Muscle progenitor cells are required for skeletal muscle regeneration and prevention of adipogenesis after limb ischemia

Abstract

Skeletal muscle injury in peripheral artery disease (PAD) has been attributed to vascular insufficiency, however evidence has demonstrated that muscle cell responses play a role in determining outcomes in limb ischemia. Here, we demonstrate that genetic ablation of Pax7⁺ muscle progenitor cells (MPCs) in a model of hindlimb ischemia (HLI) inhibited muscle regeneration following ischemic injury, despite a lack of morphological or physiological changes in resting muscle. Compared to control mice (Pax7^WT), the ischemic limb of Pax7-deficient mice (Pax7^Δ) was unable to generate significant force 7 or 28 days after HLI. A significant increase in adipose was observed in the ischemic limb 28 days after HLI in Pax7^Δ mice, which replaced functional muscle. Adipogenesis in Pax7^Δ mice corresponded with a significant increase in PDGFRα⁺ fibro/adipogenic progenitors (FAPs). Inhibition of FAPs with batimastat decreased muscle adipose but increased fibrosis. In vitro, Pax7^Δ MPCs failed to form myotubes but displayed increased adipogenesis. Skeletal muscle from patients with critical limb threatening ischemia displayed increased adipose in more ischemic regions of muscle, which corresponded with fewer satellite cells.

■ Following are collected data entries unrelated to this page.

File: src/design/msw_watchdog.sv
// Purpose: Byte-programmable watchdog counting in minutes or seconds
// Assumes: Host I/O strobes are synchronous, one cycle per access
// Notes:   Timeout output is a one-cycle pulse; counter then stops
`timescale 1ns/1ps
`default_nettype none
module msw_watchdog #(
   parameter int SEC_CYCLES = msw_pkg::SEC_CYCLES_DFLT
) (
   input  wire logic        i_clk,
   input  wire logic        i_rstn,
   input  wire logic [15:0] i_io_addr,
   input  wire logic        i_io_wr,
   input  wire logic        i_io_rd,
   input  wire logic [7:0]  i_io_wdata,
   output logic      [7:0]  o_io_rdata,
   output logic             o_io_ack,
   output logic             o_running,
   output logic             o_timeout
);
   import msw_pkg::*;

   logic                rst_s1_r;
   logic                rst_s2_r;
   logic                rstn;
   logic [7:0]          unit_sel_r;
   logic [7:0]          tmo_val_r;
   logic [7:0]          count_r;
   logic                running_r;
   logic [CYC_W-1:0]    cyc_r;
   logic [MIN_W-1:0]    sec_r;
   logic                sec_tick;
   logic                unit_tick;
   logic                wr_unit;
   logic                wr_val;
   logic                load;

   localparam logic [CYC_W-1:0] CYC_LAST = CYC_W'(SEC_CYCLES - 1);

   // Reset release synchroniser
   always_ff @(posedge i_clk or negedge i_rstn) begin
      if (!i_rstn) begin
         rst_s1_r <= 1'b0;
         rst_s2_r <= 1'b0;
      end else begin
         rst_s1_r <= 1'b1;
         rst_s2_r <= rst_s1_r;
      end
   end
   assign rstn = rst_s2_r;

   // Address decode
   assign wr_unit = i_io_wr && (i_io_addr == ADDR_UNIT_SELECT);
   assign wr_val  = i_io_wr && (i_io_addr == ADDR_TIMEOUT_VAL);
   assign load    = wr_val && (i_io_wdata != TIMEOUT_STOP);

   // Unit select register
   always_ff @(posedge i_clk or negedge rstn) begin
      if (!rstn) begin
         unit_sel_r <= UNIT_SELECT_RST;
      end else if (wr_unit) begin
         unit_sel_r <= i_io_wdata;
      end
   end

   // Timeout value register
   always_ff @(posedge i_clk or negedge rstn) begin
      if (!rstn) begin
         tmo_val_r <= TIMEOUT_VAL_RST;
      end else if (wr_val) begin
         tmo_val_r <= i_io_wdata;
      end
   end

   // Read data and acknowledge
   always_ff @(posedge i_clk or negedge rstn) begin
      if (!rstn) begin
         o_io_rdata <= 8'h00;
         o_io_ack   <= 1'b0;
      end else begin
         o_io_ack <= (i_io_rd || i_io_wr) &&
                     ((i_io_addr == ADDR_UNIT_SELECT) ||
                      (i_io_addr == ADDR_TIMEOUT_VAL));
         if (i_io_rd && i_io_addr == ADDR_UNIT_SELECT) begin
            o_io_rdata <= unit_sel_r;
         end else if (i_io_rd && i_io_addr == ADDR_TIMEOUT_VAL) begin
            o_io_rdata <= tmo_val_r;
         end else begin
            o_io_rdata <= 8'h00;
         end
      end
   end

   // Prescaler, restarted on every load so the first unit is whole
   always_ff @(posedge i_clk or negedge rstn) begin
      if (!rstn) begin
         cyc_r <= '0;
         sec_r <= '0;
      end else if (load || !running_r) begin
         cyc_r <= '0;
         sec_r <= '0;
      end else if (sec_tick) begin
         cyc_r <= '0;
         sec_r <= (sec_r == MIN_LAST) ? '0 : sec_r + MIN_W'(1);
      end else begin
         cyc_r <= cyc_r + CYC_W'(1);
      end
   end
   assign sec_tick  = running_r && (cyc_r == CYC_LAST);
   assign unit_tick = sec_tick &&
                      (unit_sel_r[UNIT_SEC_BIT] || sec_r == MIN_LAST);

   // Countdown and timeout action
   always_ff @(posedge i_clk or negedge rstn) begin
      if (!rstn) begin
         count_r   <= 8'h00;
         running_r <= 1'b0;
         o_timeout <= 1'b0;
      end else begin
         o_timeout <= 1'b0;
         if (load) begin
            count_r   <= i_io_wdata;
            running_r <= 1'b1;
         end else if (wr_val) begin
            running_r <= 1'b0;
            count_r   <= TIMEOUT_STOP;
         end else if (unit_tick) begin
            count_r <= count_r - CNT_ONE;
            if (count_r == CNT_ONE) begin
               running_r <= 1'b0;
               o_timeout <= 1'b1;
            end
         end
      end
   end

   // Running flag mirror
   always_ff @(posedge i_clk or negedge rstn) begin
      if (!rstn) begin
         o_running <= 1'b0;
      end else begin
         o_running <= load || (running_r && !wr_val &&
                      !(unit_tick && count_r == CNT_ONE));
      end
   end

   // Stop write blocks any timeout next cycle
   a_stop_quiet: assert property (@(posedge i_clk)
      disable iff (!rstn)
      (wr_val && i_io_wdata == TIMEOUT_STOP) |=> !o_timeout && !running_r)
      else $error("timeout after stop write");
   // Load starts the counter with the written value
   a_load_start: assert property (@(posedge i_clk)
      disable iff (!rstn)
      load |=> running_r && count_r == $past(i_io_wdata))
      else $error("load did not start countdown");
   // Reload restarts the count
   a_reload_restart: assert property (@(posedge i_clk)
      disable iff (!rstn)
      (load && running_r) |=> count_r == $past(i_io_wdata))
      else $error("reload did not restart");
   // Timeout only from last unit
   a_timeout_cause: assert property (@(posedge i_clk)
      disable iff (!rstn)
      o_timeout |-> $past(unit_tick) && $past(count_r) == CNT_ONE)
      else $error("timeout without expiry");
   // Expiry fires timeout
   a_expiry_fires: assert property (@(posedge i_clk)
      disable iff (!rstn)
      (unit_tick && count_r == CNT_ONE && !wr_val) |=> o_timeout)
      else $error("expiry missed");
   // Timeout action is a single-cycle pulse
   a_timeout_pulse: assert property (@(posedge i_clk)
      disable iff (!rstn)
      o_timeout |=> !o_timeout)
      else $error("timeout pulse too long");
   // Seconds mode takes one off the count on every second tick
   a_second_unit: assert property (@(posedge i_clk)
      disable iff (!rstn)
      (sec_tick && unit_sel_r[UNIT_SEC_BIT] && !wr_val) |=>
         count_r == $past(count_r) - CNT_ONE)
      else $error("second unit not stepped");
   // Minutes mode holds the count until the last second of a minute
   a_minute_unit: assert property (@(posedge i_clk)
      disable iff (!rstn)
      (sec_tick && !unit_sel_r[UNIT_SEC_BIT] && sec_r != MIN_LAST &&
       !wr_val) |=> $stable(count_r))
      else $error("minute unit stepped early");
   // Counter moves by one per tick only
   a_count_step: assert property (@(posedge i_clk)
      disable iff (!rstn)
      (running_r && !wr_val && !unit_tick) |=> $stable(count_r))
      else $error("count moved without tick");
   // Unit register write visible on read
   a_unit_write: assert property (@(posedge i_clk)
      disable iff (!rstn)
      wr_unit |=> unit_sel_r == $past(i_io_wdata))
      else $error("unit register not written");
   // Prescaler never passes the last cycle of a second
   a_prescale_bound: assert property (@(posedge i_clk)
      disable iff (!rstn)
      !(cyc_r > CYC_LAST))
      else $error("prescaler overran");
   // A stopped counter holds zero, so nothing can expire
   a_stopped_zero: assert property (@(posedge i_clk)
      disable iff (!rstn)
      !running_r |-> count_r == TIMEOUT_STOP)
      else $error("stopped counter not zero");
   // Running output tracks the internal flag
   a_run_mirror: assert property (@(posedge i_clk)
      disable iff (!rstn)
      o_running == running_r)
      else $error("running output out of step");
   // Mapped access is acknowledged next cycle
   a_ack_mapped: assert property (@(posedge i_clk)
      disable iff (!rstn)
      ((i_io_rd || i_io_wr) && (i_io_addr == ADDR_UNIT_SELECT ||
       i_io_addr == ADDR_TIMEOUT_VAL)) |=> o_io_ack)
      else $error("mapped access not acknowledged");
   // No strobe, no acknowledge
   a_ack_idle: assert property (@(posedge i_clk)
      disable iff (!rstn)
      !(i_io_rd || i_io_wr) |=> !o_io_ack)
      else $error("acknowledge without access");
   // Timeout value register reads back what is stored
   a_read_value: assert property (@(posedge i_clk)
      disable iff (!rstn)
      (i_io_rd && i_io_addr == ADDR_TIMEOUT_VAL) |=>
         o_io_rdata == $past(tmo_val_r))
      else $error("timeout value read wrong");
   // Unit select register reads back what is stored
   a_read_unit: assert property (@(posedge i_clk)
      disable iff (!rstn)
      (i_io_rd && i_io_addr == ADDR_UNIT_SELECT) |=>
         o_io_rdata == $past(unit_sel_r))
      else $error("unit select read wrong");
endmodule
`default_nettype wire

Collectively, these data demonstrate that Pax7⁺ MPCs are required for muscle regeneration after ischemia and suggest that muscle regeneration may be an important therapeutic target in PAD.

Keywords: adipogenesis; critical limb threatening ischemia; fibro/adipogenic progenitor cells; hind limb ischemia; muscle progenitor cells; peripheral artery disease; skeletal muscle regeneration.